It is recommended to use pip or conda (wip) for installation. Please make sure the latest version is installed, as PyGOD is updated frequently:

pip install pygod            # normal install
pip install --upgrade pygod  # or update if needed

Alternatively, you could clone and run setup.py file:

git clone https://github.com/pygod-team/pygod.git
cd pygod
pip install .

Required Dependencies:

  • Python 3.6 +
  • numpy>=1.19.4
  • scikit-learn>=0.22.1
  • scipy>=1.5.2
  • setuptools>=50.3.1.post20201107

Note on PyG and PyTorch Installation: PyGOD depends on PyTorch Geometric (PyG), PyTorch, and networkx. To streamline the installation, PyGOD does NOT install these libraries for you. Please install them from the above links for running PyGOD:

  • torch>=1.10
  • pytorch_geometric>=2.0.3
  • networkx>=2.6.3

API Cheatsheet & Reference

Full API Reference: (https://docs.pygod.org). API cheatsheet for all detectors:

  • fit(X): Fit detector.
  • decision_function(G): Predict raw anomaly score of PyG data G using the fitted detector.

Key Attributes of a fitted model:

  • decision_scores_: The outlier scores of the training data. The higher, the more abnormal. Outliers tend to have higher scores.
  • labels_: The binary labels of the training data. 0 stands for inliers and 1 for outliers/anomalies.

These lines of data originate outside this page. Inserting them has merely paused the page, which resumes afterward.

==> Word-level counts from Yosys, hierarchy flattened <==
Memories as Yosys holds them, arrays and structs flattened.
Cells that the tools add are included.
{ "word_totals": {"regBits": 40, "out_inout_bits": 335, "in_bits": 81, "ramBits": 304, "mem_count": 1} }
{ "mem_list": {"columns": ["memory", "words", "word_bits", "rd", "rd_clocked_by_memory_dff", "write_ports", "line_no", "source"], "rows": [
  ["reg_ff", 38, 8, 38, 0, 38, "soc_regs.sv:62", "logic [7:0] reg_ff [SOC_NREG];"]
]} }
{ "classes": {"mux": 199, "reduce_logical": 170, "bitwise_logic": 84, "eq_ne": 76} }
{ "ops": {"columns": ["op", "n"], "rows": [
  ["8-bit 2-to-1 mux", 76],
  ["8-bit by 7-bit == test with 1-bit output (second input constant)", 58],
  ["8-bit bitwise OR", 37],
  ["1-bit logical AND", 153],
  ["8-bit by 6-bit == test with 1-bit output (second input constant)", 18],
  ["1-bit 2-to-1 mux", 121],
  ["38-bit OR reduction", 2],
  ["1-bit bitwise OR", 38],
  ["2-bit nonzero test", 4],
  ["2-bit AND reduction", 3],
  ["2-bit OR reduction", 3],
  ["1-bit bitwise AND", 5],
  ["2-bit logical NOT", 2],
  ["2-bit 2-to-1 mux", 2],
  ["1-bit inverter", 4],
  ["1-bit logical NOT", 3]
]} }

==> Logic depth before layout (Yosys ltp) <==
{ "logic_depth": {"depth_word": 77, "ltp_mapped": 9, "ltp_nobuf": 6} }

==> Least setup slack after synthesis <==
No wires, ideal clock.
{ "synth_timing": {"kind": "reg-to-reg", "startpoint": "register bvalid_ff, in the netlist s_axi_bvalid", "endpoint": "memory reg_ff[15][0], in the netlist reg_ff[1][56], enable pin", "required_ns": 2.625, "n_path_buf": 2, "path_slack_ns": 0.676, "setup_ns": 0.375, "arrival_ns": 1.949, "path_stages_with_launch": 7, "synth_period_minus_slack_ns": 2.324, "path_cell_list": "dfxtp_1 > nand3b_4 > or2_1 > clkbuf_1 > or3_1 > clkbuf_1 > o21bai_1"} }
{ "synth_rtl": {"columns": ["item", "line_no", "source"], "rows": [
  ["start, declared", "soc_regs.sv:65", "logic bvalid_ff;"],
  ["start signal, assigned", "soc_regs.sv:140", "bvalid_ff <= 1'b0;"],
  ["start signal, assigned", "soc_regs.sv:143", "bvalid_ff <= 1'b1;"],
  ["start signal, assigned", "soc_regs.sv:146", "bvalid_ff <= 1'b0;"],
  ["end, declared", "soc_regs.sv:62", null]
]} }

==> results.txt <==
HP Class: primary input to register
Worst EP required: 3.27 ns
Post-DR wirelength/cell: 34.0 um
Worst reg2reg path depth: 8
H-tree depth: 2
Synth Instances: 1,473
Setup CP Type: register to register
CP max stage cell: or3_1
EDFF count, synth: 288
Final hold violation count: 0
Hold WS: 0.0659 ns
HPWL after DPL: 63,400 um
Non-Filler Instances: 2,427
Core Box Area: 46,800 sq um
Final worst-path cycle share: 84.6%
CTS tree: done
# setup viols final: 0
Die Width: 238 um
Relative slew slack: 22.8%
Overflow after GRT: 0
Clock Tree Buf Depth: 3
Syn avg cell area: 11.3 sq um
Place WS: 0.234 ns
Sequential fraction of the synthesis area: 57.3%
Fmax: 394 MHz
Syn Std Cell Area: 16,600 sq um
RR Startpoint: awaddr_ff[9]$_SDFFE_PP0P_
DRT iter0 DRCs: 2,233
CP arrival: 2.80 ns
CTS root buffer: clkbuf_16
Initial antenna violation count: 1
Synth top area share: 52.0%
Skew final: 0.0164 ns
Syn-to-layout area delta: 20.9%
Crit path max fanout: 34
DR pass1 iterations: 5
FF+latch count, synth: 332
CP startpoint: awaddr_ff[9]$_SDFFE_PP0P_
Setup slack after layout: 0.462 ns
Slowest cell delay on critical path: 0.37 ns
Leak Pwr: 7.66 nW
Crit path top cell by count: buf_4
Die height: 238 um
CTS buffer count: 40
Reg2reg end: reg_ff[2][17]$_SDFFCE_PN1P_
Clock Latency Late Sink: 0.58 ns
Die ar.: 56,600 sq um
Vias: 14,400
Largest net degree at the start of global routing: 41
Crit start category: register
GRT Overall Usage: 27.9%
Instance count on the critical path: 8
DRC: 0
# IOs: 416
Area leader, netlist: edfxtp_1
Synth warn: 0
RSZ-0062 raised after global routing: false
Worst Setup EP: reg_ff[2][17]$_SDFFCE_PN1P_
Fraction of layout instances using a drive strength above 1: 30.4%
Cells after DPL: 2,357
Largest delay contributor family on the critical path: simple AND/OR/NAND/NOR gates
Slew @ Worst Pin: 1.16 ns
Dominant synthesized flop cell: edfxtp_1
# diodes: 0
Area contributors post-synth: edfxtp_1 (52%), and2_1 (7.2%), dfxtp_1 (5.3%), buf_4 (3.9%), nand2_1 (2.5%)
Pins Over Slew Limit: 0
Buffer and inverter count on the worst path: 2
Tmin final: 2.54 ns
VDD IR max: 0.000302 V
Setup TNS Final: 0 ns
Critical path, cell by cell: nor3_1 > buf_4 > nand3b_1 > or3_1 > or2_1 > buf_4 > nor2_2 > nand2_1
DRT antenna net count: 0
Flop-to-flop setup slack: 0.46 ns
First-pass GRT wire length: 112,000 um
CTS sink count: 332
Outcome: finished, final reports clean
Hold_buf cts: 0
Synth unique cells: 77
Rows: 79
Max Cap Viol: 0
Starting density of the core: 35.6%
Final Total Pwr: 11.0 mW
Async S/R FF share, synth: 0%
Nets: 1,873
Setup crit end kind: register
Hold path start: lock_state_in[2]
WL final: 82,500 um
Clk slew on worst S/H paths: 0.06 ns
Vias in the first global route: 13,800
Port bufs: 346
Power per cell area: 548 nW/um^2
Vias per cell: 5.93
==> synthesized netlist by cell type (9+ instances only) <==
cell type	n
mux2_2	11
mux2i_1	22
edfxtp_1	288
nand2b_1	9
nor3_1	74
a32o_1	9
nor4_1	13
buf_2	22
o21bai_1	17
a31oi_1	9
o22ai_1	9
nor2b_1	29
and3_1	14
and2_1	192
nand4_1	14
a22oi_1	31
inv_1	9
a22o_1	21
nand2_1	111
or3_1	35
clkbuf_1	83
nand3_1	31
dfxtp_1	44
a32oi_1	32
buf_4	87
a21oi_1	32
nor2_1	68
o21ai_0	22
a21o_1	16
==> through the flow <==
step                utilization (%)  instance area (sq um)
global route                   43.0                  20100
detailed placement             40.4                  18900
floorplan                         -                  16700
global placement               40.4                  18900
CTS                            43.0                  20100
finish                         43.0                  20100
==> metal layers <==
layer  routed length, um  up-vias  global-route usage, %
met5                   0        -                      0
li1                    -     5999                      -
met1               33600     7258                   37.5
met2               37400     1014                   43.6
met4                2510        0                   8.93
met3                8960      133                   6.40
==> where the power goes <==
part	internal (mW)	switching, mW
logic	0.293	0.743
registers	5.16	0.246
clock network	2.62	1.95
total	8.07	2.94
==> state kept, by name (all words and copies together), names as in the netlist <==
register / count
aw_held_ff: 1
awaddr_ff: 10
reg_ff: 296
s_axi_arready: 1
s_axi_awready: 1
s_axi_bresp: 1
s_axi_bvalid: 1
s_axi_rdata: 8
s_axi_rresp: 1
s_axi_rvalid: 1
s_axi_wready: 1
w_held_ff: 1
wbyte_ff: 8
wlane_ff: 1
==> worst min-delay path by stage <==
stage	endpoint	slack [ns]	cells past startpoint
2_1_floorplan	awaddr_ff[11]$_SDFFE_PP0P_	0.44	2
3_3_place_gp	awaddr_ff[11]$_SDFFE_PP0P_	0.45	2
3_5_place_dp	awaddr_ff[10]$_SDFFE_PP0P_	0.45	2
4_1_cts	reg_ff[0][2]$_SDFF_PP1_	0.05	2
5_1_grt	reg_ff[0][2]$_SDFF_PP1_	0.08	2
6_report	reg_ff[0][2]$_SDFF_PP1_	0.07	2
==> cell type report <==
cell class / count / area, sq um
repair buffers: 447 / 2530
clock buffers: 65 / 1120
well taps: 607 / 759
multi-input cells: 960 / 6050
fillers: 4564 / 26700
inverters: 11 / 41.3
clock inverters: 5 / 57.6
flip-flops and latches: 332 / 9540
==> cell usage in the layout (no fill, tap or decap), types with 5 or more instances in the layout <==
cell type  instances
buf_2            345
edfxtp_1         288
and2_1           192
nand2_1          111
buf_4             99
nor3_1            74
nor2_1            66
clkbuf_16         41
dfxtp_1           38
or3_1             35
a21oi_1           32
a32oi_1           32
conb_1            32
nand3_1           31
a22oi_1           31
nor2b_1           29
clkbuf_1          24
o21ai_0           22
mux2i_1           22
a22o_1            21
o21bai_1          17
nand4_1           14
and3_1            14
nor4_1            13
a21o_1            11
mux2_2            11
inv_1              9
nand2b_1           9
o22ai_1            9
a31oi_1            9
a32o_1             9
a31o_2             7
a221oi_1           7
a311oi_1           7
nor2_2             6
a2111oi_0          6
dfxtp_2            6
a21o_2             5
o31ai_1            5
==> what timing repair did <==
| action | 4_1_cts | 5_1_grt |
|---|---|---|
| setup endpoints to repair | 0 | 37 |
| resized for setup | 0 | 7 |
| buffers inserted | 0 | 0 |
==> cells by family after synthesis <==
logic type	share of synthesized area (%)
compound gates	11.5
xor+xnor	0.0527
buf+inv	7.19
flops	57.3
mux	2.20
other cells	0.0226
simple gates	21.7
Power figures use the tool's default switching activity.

For the inductive setting:

  • predict(G): Predict if nodes in PyG data G is an outlier or not using the fitted detector.
  • predict_proba(G): Predict the probability of nodes in PyG data G being outlier using the fitted detector.
  • predict_confidence(G): Predict the model's node-wise confidence (available in predict and predict_proba) [3].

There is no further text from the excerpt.